Лев Николаевич Толстой был убежден, что формирование основных нравственно-психологических особенностей личности человека завершается на пятом году его жизни. В дальнейшем происходят главным образом количественные изменения. Но и в том, и в другом процессе он высочайшим образом ценил роль художественного слова как письменного, так и устного. Писатель хорошо понимал, что чтение-восприятие "Войны и мира" или "Воскресения" потребует особых навыков, высокой культуры, жизненного опыта. Поэтому среди его сочинений важное место принадлежит рассказам и повестям, рассчитанным на разные возрасты и разные уровни интеллектуального и эстетического развития. Они вошли в его "Азбуку", состоящую из "Четырех русских книг для чтения", и "Новую азбуку", а также в цикл так называемых "народных рассказов". Один из них – "Чем люди живы" – через сто лет перевернул душу персонажа романа А. Солженицына "Раковый корпус". Нужно очень пожалеть о том, что XX век недооценил эту часть художественного наследия великого человека и великого писателя.
Таким виделся естественный порядок вещей. Чтение художественной литературы было и остается одним из любимейших увлечений русской интеллигенции, непременной частью её духовной жизни. Но к концу XX века положение художественной литературы в России существенно изменилось. В марте 1999 года группа депутатов Государственной думы внесла предложение об изъятии литературы из школьной программы – за ненадобностью. Кто-то возмутился: деятели культуры во главе с академиком Д.С. Лихачевым выступили в печати с доказательствами абсурдности депутатских инвектив. Кому-то эта акция напомнила давнюю попытку футуристов "бросить Пушкина, Толстого, Достоевского с Парохода современности". Но когда эмоции угасли, обнаружилось, что в некоторых доводах депутатов всё-таки был свой резон. Преподавание литературы в большинстве школ оставляет желать лучшего. Это признают многие, учителя и ученики – в первую очередь. Художественная литература – единственный вид искусства, с которым школьник постоянно общается на протяжении 10–11 лет. И каких лет! Придя к учителю ребёнком, он расстается с ним взрослым человеком. Литература должна принимать самое активное участие в формировании личности, её нравственно-эстетических принципов. Принимает ли?

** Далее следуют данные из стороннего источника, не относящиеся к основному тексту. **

<file path="src/rtl/mem_ctrl_arbiter_if.sv">
// Cache-side request/response and main-memory port signals of mem_ctrl_arbiter.
// The arbiter takes the slave view; caches plus memory model take the master view.
interface mem_ctrl_arbiter_if #(
    parameter int BLOCK_ADDR_W = 26,
    parameter int BLOCK_DATA_W = 256
) ();
    logic                    icache_req_valid;
    logic                    icache_req_type;
    logic [BLOCK_ADDR_W-1:0] icache_req_block_addr;
    logic                    icache_req_ready;
    logic                    icache_resp_valid;
    logic [BLOCK_DATA_W-1:0] icache_resp_block_data;

    logic                    dcache_req_valid;
    logic                    dcache_req_type;
    logic [BLOCK_ADDR_W-1:0] dcache_req_block_addr;
    logic [BLOCK_DATA_W-1:0] dcache_req_block_data;
    logic                    dcache_req_ready;
    logic                    dcache_resp_valid;
    logic [BLOCK_DATA_W-1:0] dcache_resp_block_data;

    logic                    mm_en;
    logic                    mm_we;
    logic [BLOCK_ADDR_W-1:0] mm_addr;
    logic [BLOCK_DATA_W-1:0] mm_wr_data;
    logic [BLOCK_DATA_W-1:0] mm_rd_data;

    modport slave (
        input  icache_req_valid, icache_req_type, icache_req_block_addr,
        output icache_req_ready, icache_resp_valid, icache_resp_block_data,
        input  dcache_req_valid, dcache_req_type, dcache_req_block_addr, dcache_req_block_data,
        output dcache_req_ready, dcache_resp_valid, dcache_resp_block_data,
        output mm_en, mm_we, mm_addr, mm_wr_data,
        input  mm_rd_data
    );

    modport master (
        output icache_req_valid, icache_req_type, icache_req_block_addr,
        input  icache_req_ready, icache_resp_valid, icache_resp_block_data,
        output dcache_req_valid, dcache_req_type, dcache_req_block_addr, dcache_req_block_data,
        input  dcache_req_ready, dcache_resp_valid, dcache_resp_block_data,
        input  mm_en, mm_we, mm_addr, mm_wr_data,
        output mm_rd_data
    );
endinterface

</file>
<file path="src/rtl/mem_ctrl_arbiter.sv">
// Arbitrates icache/dcache block requests onto one main-memory port with fixed latency.
// Optional macro MEM_CTRL_RR_ARB_EN replaces fixed icache priority with round-robin.
module mem_ctrl_arbiter #(
    parameter int BLOCK_ADDR_W = 26,
    parameter int BLOCK_DATA_W = 256,
    parameter int MEM_LATENCY  = 4
) (
    input  logic clk,
    input  logic rst_aH,
    input  logic flush,
    mem_ctrl_arbiter_if.slave bus
);
    typedef enum logic {IDLE, BUSY} state_t;

    state_t                  state;
    logic                    owner;
    logic                    req_type;
    logic [BLOCK_ADDR_W-1:0] addr;
    logic [BLOCK_DATA_W-1:0] data;
    logic [7:0]              cnt;
    logic                    squash;

    logic ic_acc;
    logic dc_acc;
    logic access;

`ifdef MEM_CTRL_RR_ARB_EN
    logic last_grant;

    // On conflict the requester that was not granted last time wins.
    assign ic_acc = (state == IDLE) && !rst_aH && bus.icache_req_valid &&
                    (!bus.dcache_req_valid || last_grant);
    assign dc_acc = (state == IDLE) && !rst_aH && bus.dcache_req_valid &&
                    (!bus.icache_req_valid || !last_grant);

    always_ff @(posedge clk or posedge rst_aH) begin
        if (rst_aH) begin
            last_grant <= 1'b0;
        end else if (ic_acc) begin
            last_grant <= 1'b0;
        end else if (dc_acc) begin
            last_grant <= 1'b1;
        end
    end
`else
    assign ic_acc = (state == IDLE) && !rst_aH && bus.icache_req_valid;
    assign dc_acc = (state == IDLE) && !rst_aH && bus.dcache_req_valid && !bus.icache_req_valid;
`endif

    assign access = (state == BUSY) && (cnt == 8'd0);

    always_ff @(posedge clk or posedge rst_aH) begin
        if (rst_aH) begin
            state    <= IDLE;
            owner    <= 1'b0;
            req_type <= 1'b0;
            addr     <= '0;
            data     <= '0;
            cnt      <= 8'd0;
            squash   <= 1'b0;
        end else begin
            case (state)
                IDLE: begin
                    if (ic_acc) begin
                        owner    <= 1'b0;
                        req_type <= 1'b0;
                        addr     <= bus.icache_req_block_addr;
                        data     <= '0;
                        cnt      <= 8'(MEM_LATENCY - 1);
                        squash   <= flush;
                        state    <= BUSY;
                    end else if (dc_acc) begin
                        owner    <= 1'b1;
                        req_type <= bus.dcache_req_type;
                        addr     <= bus.dcache_req_block_addr;
                        data     <= bus.dcache_req_block_data;
                        cnt      <= 8'(MEM_LATENCY - 1);
                        squash   <= 1'b0;
                        state    <= BUSY;
                    end
                end
                BUSY: begin
                    if (cnt != 8'd0) begin
                        cnt <= cnt - 8'd1;
                        if (flush && !owner) squash <= 1'b1;
                    end else begin
                        squash <= 1'b0;
                        state  <= IDLE;
                    end
                end
                default: state <= IDLE;
            endcase
        end
    end

    // Everything memory-facing is zero outside the single access cycle.
    always_comb begin
        bus.icache_req_ready       = ic_acc;
        bus.dcache_req_ready       = dc_acc;
        bus.mm_en                  = 1'b0;
        bus.mm_we                  = 1'b0;
        bus.mm_addr                = '0;
        bus.mm_wr_data             = '0;
        bus.icache_resp_valid      = 1'b0;
        bus.icache_resp_block_data = '0;
        bus.dcache_resp_valid      = 1'b0;
        bus.dcache_resp_block_data = '0;
        if (access) begin
            bus.mm_en      = 1'b1;
            bus.mm_we      = req_type;
            bus.mm_addr    = addr;
            bus.mm_wr_data = data;
            if (!req_type) begin
                if (!owner) begin
                    bus.icache_resp_valid      = !squash && !flush;
                    bus.icache_resp_block_data = bus.mm_rd_data;
                end else begin
                    bus.dcache_resp_valid      = 1'b1;
                    bus.dcache_resp_block_data = bus.mm_rd_data;
                end
            end
        end
    end
endmodule

</file>
<file path="src/flat_wrapper.sv">
// flat-port wrapper written by rule: the top's interface ports become plain ports
module mem_ctrl_arbiter_flat 
#(
    parameter int BLOCK_ADDR_W = 26,
    parameter int BLOCK_DATA_W = 256,
    parameter int MEM_LATENCY  = 4
)
  (clk, rst_aH, flush, bus_icache_req_valid, bus_icache_req_type, bus_icache_req_block_addr, bus_icache_req_ready, bus_icache_resp_valid, bus_icache_resp_block_data, bus_dcache_req_valid, bus_dcache_req_type, bus_dcache_req_block_addr, bus_dcache_req_block_data, bus_dcache_req_ready, bus_dcache_resp_valid, bus_dcache_resp_block_data, bus_mm_en, bus_mm_we, bus_mm_addr, bus_mm_wr_data, bus_mm_rd_data);
  mem_ctrl_arbiter_if #(.BLOCK_ADDR_W(BLOCK_ADDR_W), .BLOCK_DATA_W(BLOCK_DATA_W)) bus_i ();
  input  logic clk;
  input  logic rst_aH;
  input  logic flush;
  input wire logic [$bits(bus_i.icache_req_valid)-1:0] bus_icache_req_valid;
  input wire logic [$bits(bus_i.icache_req_type)-1:0] bus_icache_req_type;
  input wire logic [$bits(bus_i.icache_req_block_addr)-1:0] bus_icache_req_block_addr;
  output wire logic [$bits(bus_i.icache_req_ready)-1:0] bus_icache_req_ready;
  output wire logic [$bits(bus_i.icache_resp_valid)-1:0] bus_icache_resp_valid;
  output wire logic [$bits(bus_i.icache_resp_block_data)-1:0] bus_icache_resp_block_data;
  input wire logic [$bits(bus_i.dcache_req_valid)-1:0] bus_dcache_req_valid;
  input wire logic [$bits(bus_i.dcache_req_type)-1:0] bus_dcache_req_type;
  input wire logic [$bits(bus_i.dcache_req_block_addr)-1:0] bus_dcache_req_block_addr;
  input wire logic [$bits(bus_i.dcache_req_block_data)-1:0] bus_dcache_req_block_data;
  output wire logic [$bits(bus_i.dcache_req_ready)-1:0] bus_dcache_req_ready;
  output wire logic [$bits(bus_i.dcache_resp_valid)-1:0] bus_dcache_resp_valid;
  output wire logic [$bits(bus_i.dcache_resp_block_data)-1:0] bus_dcache_resp_block_data;
  output wire logic [$bits(bus_i.mm_en)-1:0] bus_mm_en;
  output wire logic [$bits(bus_i.mm_we)-1:0] bus_mm_we;
  output wire logic [$bits(bus_i.mm_addr)-1:0] bus_mm_addr;
  output wire logic [$bits(bus_i.mm_wr_data)-1:0] bus_mm_wr_data;
  input wire logic [$bits(bus_i.mm_rd_data)-1:0] bus_mm_rd_data;
  assign bus_i.icache_req_valid = bus_icache_req_valid;
  assign bus_i.icache_req_type = bus_icache_req_type;
  assign bus_i.icache_req_block_addr = bus_icache_req_block_addr;
  assign bus_icache_req_ready = bus_i.icache_req_ready;
  assign bus_icache_resp_valid = bus_i.icache_resp_valid;
  assign bus_icache_resp_block_data = bus_i.icache_resp_block_data;
  assign bus_i.dcache_req_valid = bus_dcache_req_valid;
  assign bus_i.dcache_req_type = bus_dcache_req_type;
  assign bus_i.dcache_req_block_addr = bus_dcache_req_block_addr;
  assign bus_i.dcache_req_block_data = bus_dcache_req_block_data;
  assign bus_dcache_req_ready = bus_i.dcache_req_ready;
  assign bus_dcache_resp_valid = bus_i.dcache_resp_valid;
  assign bus_dcache_resp_block_data = bus_i.dcache_resp_block_data;
  assign bus_mm_en = bus_i.mm_en;
  assign bus_mm_we = bus_i.mm_we;
  assign bus_mm_addr = bus_i.mm_addr;
  assign bus_mm_wr_data = bus_i.mm_wr_data;
  assign bus_i.mm_rd_data = bus_mm_rd_data;
  mem_ctrl_arbiter #(.BLOCK_ADDR_W(BLOCK_ADDR_W), .BLOCK_DATA_W(BLOCK_DATA_W), .MEM_LATENCY(MEM_LATENCY)) u_core (.clk(clk), .rst_aH(rst_aH), .flush(flush), .bus(bus_i));
endmodule
</file>
<file path="config.mk">
export PLATFORM = sky130hd
export DESIGN_NAME = mem_ctrl_arbiter_flat
export DESIGN_NICKNAME = d
export VERILOG_FILES = /design/src/rtl/mem_ctrl_arbiter_if.sv /design/src/rtl/mem_ctrl_arbiter.sv /design/src/flat_wrapper.sv
export SDC_FILE = /design/constraint.sdc
export NUM_CORES = 1
export LEC_CHECK = 0
export CORE_AREA = 5 5 524 526
export CTS_BUF_LIST = sky130_fd_sc_hd__clkbuf_4 sky130_fd_sc_hd__clkbuf_8
export CTS_CLUSTER_DIAMETER = 200
export DETAILED_ROUTE_END_ITERATION = 8
export DIE_AREA = 0 0 529 531
export PLACE_DENSITY = 0.3
export SLEW_MARGIN = 10
export SYNTH_ARGS = -nofsm -noshare
export SYNTH_HDL_FRONTEND = slang
export SYNTH_SLANG_ARGS = --single-unit
</file>
<file path="constraint.sdc">
create_clock -name clk -period 10.5 [get_ports clk]
set_input_delay 1.05 -clock clk [delete_from_list [all_inputs] [get_ports clk]]
set_output_delay 1.05 -clock clk [all_outputs]
set_load 0.01 [all_outputs]
</file>
==> reports/metrics.csv <==
metric;value;unit
grt_pass1_vias;19519;
setup_total_negative_slack;0;ns
via_cell_ratio;2.82;
dieWidth;529;um
post_cts_buffers;0;
setup.reg_to_reg.worst_slack;6.84;ns
global_route.usage.met1;0.142;
setup.worst_path.start_class;register;
io_buffer_count;1369;
timing.final.setup_violations;0;
clk-insertion-delay-late;0.72;ns
power_density_cells;151;nW/um^2
timing.rr.end;u_core.data[222]$_DFFE_PP0P_;
synth_top_cell_by_area;dfrtp_1;
post-route-cell-area;35500;sq um
grt_setup_unrepaired;no;
post-place-cells;6449;
r2r_start;u_core.state$_DFF_PP0_;
run_status;finished, final reports clean;
arrival;4.70;ns
grt_max_degree;171;
path_clk_slew;0.06;ns
grt_first_pass_wirelength;225000;um
htreeDepth;3;
detailed_place_hpwl;157000;um
max_clock_freq;174;MHz
layout_min_cycle_time;5.75;ns
stdcell_count;6586;
num_rows;191;
final_antenna_net_count;0;
detail_route.first_pass.iterations;4;
nets;3520;
timing.reg2reg.worst_path_depth;6;
drv_cap;0;
die_height;531;um
synthCells;1648;
yosys_most_used_dff;dfrtp_1;
synth-async-reset-ratio;1.00;
design.core.area;270000;sq um
groute.layer.met2.usage;0.215;
synth_most_common_cell;and2_1;
grt_antenna_before_repair;124;
met3_usage;0.0500;
clk_root_buffer_cell;clkbuf_8;
skew;0.0512;ns
globalRouteTotalUtil;0.123;
syn_to_final_growth;119;%
worst_ir_drop_vdd;0.0827;mV
synth.yosys.seq_area_share;0.454;
ios;1371;
cts_inserted_buffers;67;
iteration_0_drc_markers;855;
share_of_the_clock_period_used_by_the_worst_path;0.548;
post_synth_instance_area;16200;sq um
post_synth_most_frequent_cells;and2_1 (795), dfrtp_1 (294), a22o_1 (257), clkbuf_1 (82), buf_2 (71);
via_count;18553;
holdCritPathClass;register to register;
multiplexer_share_of_the_synthesized_area;0.0167;
worst_case_clock_buffer_depth;3;
tritoncts_clock_tree;yes;
synth.area.top_cells;dfrtp_1 (45%), and2_1 (31%), a22o_1 (14%);
post-route-drc-count;0;
ys_types;36;
critPathRequiredTime;9.45;ns
synth-adder-area-share;0.000772;
worst_slew_margin_rel;0.339;
compound_cell_area_share_of_the_yosys_netlist;0.163;
maxSlewViolCount;0;
initial_core_utilization;0.0602;
yosys.area.top_type_share;0.454;
timing.setup.critical_path_class;register to output port;
max_fanout_on_critical_path;151;
cp-endpoint;bus_mm_wr_data[158];
synth-simple-area-share;0.321;
cts_num_sinks;294;
yosys.area_share.xor_xnor;0;
wl;182000;um
synthesis.yosys.warnings;0;
final.fill_count;30795;
hold_buffers;0;
wl_per_cell;27.7;um
worst_slew_pin_slew;0.991;ns
setup.worst_path.start;u_core.state$_DFF_PP0_;
cts_repair_resize_count;0;
synth_enable_flop_cells;0;
syn_nets;2220;
combinational_family_with_the_most_area_after_synthesis;simple AND/OR/NAND/NOR gates;
gp_congestion;0.807;
busiest_layer;met2;
synth_area_per_cell;9.84;sq um
worstSetupEndpointType;output port;
finalHoldViolCount;0;
ys_ff_latch;294;
drive_above_1_share;0.0520;
place_area;34000;sq um
design.die.area;281000;sq um
power_leakage;0.0132;uW
globalRoute.totalOverflow;0;
-- critical path: stages (launching register included) --
cell and delay [ns]:
dfrtp_1 0.70, nand4bb_1 0.57, nor2_4 0.29, buf_12 0.37, buf_4 0.78, and2_1 0.23
clkdlybuf4s50_1 0.60
-- logic make-up after synthesis --
group           Yosys count
compound gates          329
simple gates            830
fa+ha+maj                 1
mux                      27
flops                   294
buf+inv                 167
-- layout by cell type (no fill, tap or decap), drive strengths merged, types with 2 or more instances in the layout --
cell	synthesis	routed
nor2	6	6
diode	0	17
or2	2	2
clkinv	0	11
and2	795	795
nand2	8	8
mux2i	27	27
buf	76	22
nand4	2	2
inv	7	11
nor4b	2	2
dfrtp	294	294
bufinv	0	2
a21oi	60	60
o211ai	4	4
clkinvlp	0	2
o2111ai	2	2
clkbuf	84	101
clkdlybuf4s50	0	1369
nor4	3	3
or4	2	2
nor3	2	2
nor3b	2	2
a22o	257	257
-- state kept, by name, summed over array words and instances, names as in the netlist --
| signal | cells |
|---|---|
| u_core.data | 256 |
| u_core.addr | 26 |
| u_core.cnt | 8 |
| u_core.owner | 1 |
| u_core.req_type | 1 |
| u_core.squash | 1 |
| u_core.state | 1 |
-- where the power goes --
group,internal (uW),switching (uW),leakage [uW]
Combinational,1020,930,0.00860
Clock,827,655,0.000772
Sequential,1610,324,0.00387
Total,3460,1910,0.0132
-- final cells by class --
| type | count | area (sq um) | share of cell area |
|---|---|---|---|
| inverters | 7 | 33.8 | 0.000952 |
| diodes | 17 | 42.5 | 0.00120 |
| flip-flops and latches | 294 | 7360 | 0.207 |
| repair buffers | 1391 | 14000 | 0.393 |
| clock inverters | 19 | 184 | 0.00518 |
| well taps | 3570 | 4470 | 0.126 |
| clock buffers | 101 | 1260 | 0.0357 |
| multi-input cells | 1187 | 8170 | 0.230 |
-- per-layer routing --
| layer | share of wire | wire, um | up-vias |
|---|---|---|---|
| met2 | 0.49 | 88400 | 1100 |
| met1 | 0.39 | 71800 | 8997 |
| met5 | 0.00024 | 43 | - |
| met3 | 0.10 | 18200 | 287 |
| met4 | 0.021 | 3820 | 10 |
| li1 | - | - | 8159 |
-- worst min-delay path by stage --
stage	slack [ns]	end	cells after the start	from
CTS	0.50	u_core.data[142]$_DFFE_PP0P_	1	u_core.data[142]$_DFFE_PP0P_
global route	0.51	u_core.data[208]$_DFFE_PP0P_	1	u_core.data[208]$_DFFE_PP0P_
floorplan	0.46	u_core.data[0]$_DFFE_PP0P_	1	u_core.data[0]$_DFFE_PP0P_
finish	0.50	u_core.data[181]$_DFFE_PP0P_	1	u_core.data[181]$_DFFE_PP0P_
detailed placement	0.48	u_core.data[45]$_DFFE_PP0P_	1	u_core.data[45]$_DFFE_PP0P_
global placement	0.48	u_core.data[89]$_DFFE_PP0P_	1	u_core.data[89]$_DFFE_PP0P_
-- through the flow --
step                      hold slack [ns]  setup WS (ns)  total power (uW)  utilization
final                               0.496           4.75              5370        0.132
after global routing                0.508           4.37              5740        0.131
after CTS                           0.500           4.50              5540        0.131
after detailed placement            0.483           5.42              3950        0.126
after global placement              0.480           5.42              3960        0.126
after floorplan                     0.465           1.33              2770            -
(Power assumes the default switching activity.)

На положение литературы в школе самое непосредственное влияние оказывает культурная жизнь в семье и в стране. В свою очередь, могут играть роль особенности текущего литературного процесса, отношение к классике, место телевидения и других подобных развлечений.
В своё время, когда главным общим делом России было объявлено строительство социализма и следовало догнать и перегнать капиталистические страны, литературе предложили "занять своё место в рабочем строю". Подобное решение имело тяжелые последствия. Скажем здесь только о том, что таким образом писатель лишался внутренней свободы, без которой деятельность в искусстве невозможна. Но многовековой опыт развития мирового искусства и литературы игнорировался. Основным критерием оценки художественного произведения становилось его соответствие указаниям партии и правительства.
С начала 30-х годов литература начала на глазах терять свою привлекательность. Сужались тематические рамки, потому что строительству социализма в первую очередь нужны были книги
о трудовых подвигах, об отечественных прошлых и будущих военных успехах, о внутренней и внешней политике и т. д., и т. п. Уходили на второй план и исчезали лирико-романтические, фантастические, сатирические произведения. На глазах беднел язык. Талантливые книги, не нашедшие себе места "в рабочем строю", независимо от времени их создания безжалостно изымались из употребления. Были запрещены Ф. Достоевский и Н. Лесков, С. Есенин и А. Ахматова, М. Булгаков и А. Платонов – сей скорбный перечень можно продолжать долго.